$ cat src/rtl/tlr_core.sv
// Line state and single-step walk logic: one result per accepted item.
module tlr_core (
  input  logic             clk,
  input  logic             rst_n,
  input  logic             fire,
  input  logic             req_type,
  input  tlr_pkg::coord_t  x_start,
  input  tlr_pkg::coord_t  y_start,
  input  tlr_pkg::coord_t  x_end,
  input  tlr_pkg::coord_t  y_end,
  input  tlr_pkg::thick_t  thickness,
  input  tlr_pkg::color_t  pen_color,
  input  tlr_pkg::screen_t screen,
  output tlr_pkg::result_t res
);
  import tlr_pkg::*;

  logic   busy_r, busy_nxt;
  coord_t x0_r, y0_r, x1_r, y1_r;
  coord_t adx_r, ady_r, dist_r;
  logic   shx_r, xinc_r, yinc_r;
  color_t color_r;
  thick_t thick_r, pass_r, pass_nxt;
  walk_t  walk_x_r, walk_y_r, err_x_r, err_y_r, step_r;
  walk_t  walk_x_nxt, walk_y_nxt, err_x_nxt, err_y_nxt, step_nxt;
  logic   load_line;

  // start-side decode
  logic   rej;
  coord_t in_adx, in_ady;

  // tick-side
  walk_t              sum_x, sum_y, dist_w, off;
  walk_t              sx0, sx1, sy0, sy1;
  logic [THICK_BITS:0] next_p;
  logic               pass_done, fits, more;

  assign rej = (x_start > screen.width) || (y_start > screen.height) ||
               (x_end > screen.width) || (y_end > screen.height) ||
               (COORD_BITS'(thickness) > screen.width);
  assign in_adx = (x_end >= x_start) ? x_end - x_start : x_start - x_end;
  assign in_ady = (y_end >= y_start) ? y_end - y_start : y_start - y_end;

  assign dist_w = {1'b0, dist_r};
  assign sum_x  = err_x_r + {1'b0, adx_r};
  assign sum_y  = err_y_r + {1'b0, ady_r};
  assign next_p = {1'b0, pass_r} + (THICK_BITS+1)'(1);
  assign off    = WALK_BITS'(next_p);
  assign sx0    = {1'b0, x0_r} + (shx_r ? off : '0);
  assign sx1    = {1'b0, x1_r} + (shx_r ? off : '0);
  assign sy0    = {1'b0, y0_r} + (shx_r ? '0 : off);
  assign sy1    = {1'b0, y1_r} + (shx_r ? '0 : off);
  assign fits   = (sx0 <= {1'b0, screen.width}) && (sx1 <= {1'b0, screen.width}) &&
                  (sy0 <= {1'b0, screen.height}) && (sy1 <= {1'b0, screen.height});
  assign pass_done = step_r >= (dist_w + WALK_BITS'(1));
  assign more      = (next_p < {1'b0, thick_r}) && fits;

  always_comb begin
    busy_nxt   = busy_r;
    pass_nxt   = pass_r;
    walk_x_nxt = walk_x_r;
    walk_y_nxt = walk_y_r;
    err_x_nxt  = err_x_r;
    err_y_nxt  = err_y_r;
    step_nxt   = step_r;
    load_line  = 1'b0;
    res        = '0;
    if (!req_type) begin
      busy_nxt = 1'b0;
      if (rej) begin
        res.kind = KIND_REJECTED;
      end else begin
        res.kind   = KIND_ACCEPTED;
        load_line  = 1'b1;
        busy_nxt   = thickness != '0;
        pass_nxt   = '0;
        walk_x_nxt = {1'b0, x_start};
        walk_y_nxt = {1'b0, y_start};
        err_x_nxt  = '0;
        err_y_nxt  = '0;
        step_nxt   = '0;
      end
    end else if (!busy_r) begin
      res.kind = KIND_IDLE;
    end else begin
      res.kind  = KIND_PIXEL;
      res.px    = walk_x_r[COORD_BITS-1:0];
      res.py    = walk_y_r[COORD_BITS-1:0];
      res.color = color_r;
      err_x_nxt = sum_x;
      err_y_nxt = sum_y;
      if (sum_x > dist_w) begin
        err_x_nxt  = sum_x - dist_w;
        walk_x_nxt = xinc_r ? walk_x_r + WALK_BITS'(1) : walk_x_r - WALK_BITS'(1);
      end
      if (sum_y > dist_w) begin
        err_y_nxt  = sum_y - dist_w;
        walk_y_nxt = yinc_r ? walk_y_r + WALK_BITS'(1) : walk_y_r - WALK_BITS'(1);
      end
      if (pass_done) begin
        if (more) begin
          pass_nxt   = next_p[THICK_BITS-1:0];
          walk_x_nxt = sx0;
          walk_y_nxt = sy0;
          err_x_nxt  = '0;
          err_y_nxt  = '0;
          step_nxt   = '0;
        end else begin
          busy_nxt = 1'b0;
          res.last = 1'b1;
        end
      end else begin
        step_nxt = step_r + WALK_BITS'(1);
      end
    end
  end

  always_ff @(posedge clk) begin
    if (!rst_n) begin
      busy_r <= 1'b0;
    end else if (fire) begin
      busy_r <= busy_nxt;
    end
  end

  always_ff @(posedge clk) begin
    if (fire) begin
      pass_r   <= pass_nxt;
      walk_x_r <= walk_x_nxt;
      walk_y_r <= walk_y_nxt;
      err_x_r  <= err_x_nxt;
      err_y_r  <= err_y_nxt;
      step_r   <= step_nxt;
      if (load_line) begin
        x0_r    <= x_start;
        y0_r    <= y_start;
        x1_r    <= x_end;
        y1_r    <= y_end;
        adx_r   <= in_adx;
        ady_r   <= in_ady;
        dist_r  <= (in_adx > in_ady) ? in_adx : in_ady;
        shx_r   <= (x_start == x_end) && (y_start != y_end);
        xinc_r  <= x_end > x_start;
        yinc_r  <= y_end > y_start;
        color_r <= pen_color;
        thick_r <= thickness;
      end
    end
  end

  a_start_clears_or_loads: assert property (@(posedge clk) disable iff (!rst_n)
    fire && !req_type && rej |=> !busy_r)
    else $error("busy left set after a rejected start");

  a_err_x_bounded: assert property (@(posedge clk) disable iff (!rst_n)
    busy_r |-> err_x_r <= dist_w)
    else $error("x error accumulator exceeds distance");

  a_err_y_bounded: assert property (@(posedge clk) disable iff (!rst_n)
    busy_r |-> err_y_r <= dist_w)
    else $error("y error accumulator exceeds distance");

  a_step_bounded: assert property (@(posedge clk) disable iff (!rst_n)
    busy_r |-> step_r <= dist_w + WALK_BITS'(1))
    else $error("step count past end of pass");

  a_last_ends_line: assert property (@(posedge clk) disable iff (!rst_n)
    fire && res.last |=> !busy_r)
    else $error("still busy after last pixel");

endmodule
# # #
- Exercise instructions -
Output all of the records, keeping every word exact.

- Exercise response -
$ cat src/rtl/tlr_core.sv
// Line state and single-step walk logic: one result per accepted item.
module tlr_core (
  input  logic             clk,
  input  logic             rst_n,
  input  logic             fire,
  input  logic             req_type,
  input  tlr_pkg::coord_t  x_start,
  input  tlr_pkg::coord_t  y_start,
  input  tlr_pkg::coord_t  x_end,
  input  tlr_pkg::coord_t  y_end,
  input  tlr_pkg::thick_t  thickness,
  input  tlr_pkg::color_t  pen_color,
  input  tlr_pkg::screen_t screen,
  output tlr_pkg::result_t res
);
  import tlr_pkg::*;

  logic   busy_r, busy_nxt;
  coord_t x0_r, y0_r, x1_r, y1_r;
  coord_t adx_r, ady_r, dist_r;
  logic   shx_r, xinc_r, yinc_r;
  color_t color_r;
  thick_t thick_r, pass_r, pass_nxt;
  walk_t  walk_x_r, walk_y_r, err_x_r, err_y_r, step_r;
  walk_t  walk_x_nxt, walk_y_nxt, err_x_nxt, err_y_nxt, step_nxt;
  logic   load_line;

  // start-side decode
  logic   rej;
  coord_t in_adx, in_ady;

  // tick-side
  walk_t              sum_x, sum_y, dist_w, off;
  walk_t              sx0, sx1, sy0, sy1;
  logic [THICK_BITS:0] next_p;
  logic               pass_done, fits, more;

  assign rej = (x_start > screen.width) || (y_start > screen.height) ||
               (x_end > screen.width) || (y_end > screen.height) ||
               (COORD_BITS'(thickness) > screen.width);
  assign in_adx = (x_end >= x_start) ? x_end - x_start : x_start - x_end;
  assign in_ady = (y_end >= y_start) ? y_end - y_start : y_start - y_end;

  assign dist_w = {1'b0, dist_r};
  assign sum_x  = err_x_r + {1'b0, adx_r};
  assign sum_y  = err_y_r + {1'b0, ady_r};
  assign next_p = {1'b0, pass_r} + (THICK_BITS+1)'(1);
  assign off    = WALK_BITS'(next_p);
  assign sx0    = {1'b0, x0_r} + (shx_r ? off : '0);
  assign sx1    = {1'b0, x1_r} + (shx_r ? off : '0);
  assign sy0    = {1'b0, y0_r} + (shx_r ? '0 : off);
  assign sy1    = {1'b0, y1_r} + (shx_r ? '0 : off);
  assign fits   = (sx0 <= {1'b0, screen.width}) && (sx1 <= {1'b0, screen.width}) &&
                  (sy0 <= {1'b0, screen.height}) && (sy1 <= {1'b0, screen.height});
  assign pass_done = step_r >= (dist_w + WALK_BITS'(1));
  assign more      = (next_p < {1'b0, thick_r}) && fits;

  always_comb begin
    busy_nxt   = busy_r;
    pass_nxt   = pass_r;
    walk_x_nxt = walk_x_r;
    walk_y_nxt = walk_y_r;
    err_x_nxt  = err_x_r;
    err_y_nxt  = err_y_r;
    step_nxt   = step_r;
    load_line  = 1'b0;
    res        = '0;
    if (!req_type) begin
      busy_nxt = 1'b0;
      if (rej) begin
        res.kind = KIND_REJECTED;
      end else begin
        res.kind   = KIND_ACCEPTED;
        load_line  = 1'b1;
        busy_nxt   = thickness != '0;
        pass_nxt   = '0;
        walk_x_nxt = {1'b0, x_start};
        walk_y_nxt = {1'b0, y_start};
        err_x_nxt  = '0;
        err_y_nxt  = '0;
        step_nxt   = '0;
      end
    end else if (!busy_r) begin
      res.kind = KIND_IDLE;
    end else begin
      res.kind  = KIND_PIXEL;
      res.px    = walk_x_r[COORD_BITS-1:0];
      res.py    = walk_y_r[COORD_BITS-1:0];
      res.color = color_r;
      err_x_nxt = sum_x;
      err_y_nxt = sum_y;
      if (sum_x > dist_w) begin
        err_x_nxt  = sum_x - dist_w;
        walk_x_nxt = xinc_r ? walk_x_r + WALK_BITS'(1) : walk_x_r - WALK_BITS'(1);
      end
      if (sum_y > dist_w) begin
        err_y_nxt  = sum_y - dist_w;
        walk_y_nxt = yinc_r ? walk_y_r + WALK_BITS'(1) : walk_y_r - WALK_BITS'(1);
      end
      if (pass_done) begin
        if (more) begin
          pass_nxt   = next_p[THICK_BITS-1:0];
          walk_x_nxt = sx0;
          walk_y_nxt = sy0;
          err_x_nxt  = '0;
          err_y_nxt  = '0;
          step_nxt   = '0;
        end else begin
          busy_nxt = 1'b0;
          res.last = 1'b1;
        end
      end else begin
        step_nxt = step_r + WALK_BITS'(1);
      end
    end
  end

  always_ff @(posedge clk) begin
    if (!rst_n) begin
      busy_r <= 1'b0;
    end else if (fire) begin
      busy_r <= busy_nxt;
    end
  end

  always_ff @(posedge clk) begin
    if (fire) begin
      pass_r   <= pass_nxt;
      walk_x_r <= walk_x_nxt;
      walk_y_r <= walk_y_nxt;
      err_x_r  <= err_x_nxt;
      err_y_r  <= err_y_nxt;
      step_r   <= step_nxt;
      if (load_line) begin
        x0_r    <= x_start;
        y0_r    <= y_start;
        x1_r    <= x_end;
        y1_r    <= y_end;
        adx_r   <= in_adx;
        ady_r   <= in_ady;
        dist_r  <= (in_adx > in_ady) ? in_adx : in_ady;
        shx_r   <= (x_start == x_end) && (y_start != y_end);
        xinc_r  <= x_end > x_start;
        yinc_r  <= y_end > y_start;
        color_r <= pen_color;
        thick_r <= thickness;
      end
    end
  end

  a_start_clears_or_loads: assert property (@(posedge clk) disable iff (!rst_n)
    fire && !req_type && rej |=> !busy_r)
    else $error("busy left set after a rejected start");

  a_err_x_bounded: assert property (@(posedge clk) disable iff (!rst_n)
    busy_r |-> err_x_r <= dist_w)
    else $error("x error accumulator exceeds distance");

  a_err_y_bounded: assert property (@(posedge clk) disable iff (!rst_n)
    busy_r |-> err_y_r <= dist_w)
    else $error("y error accumulator exceeds distance");

  a_step_bounded: assert property (@(posedge clk) disable iff (!rst_n)
    busy_r |-> step_r <= dist_w + WALK_BITS'(1))
    else $error("step count past end of pass");

  a_last_ends_line: assert property (@(posedge clk) disable iff (!rst_n)
    fire && res.last |=> !busy_r)
    else $error("still busy after last pixel");

endmodule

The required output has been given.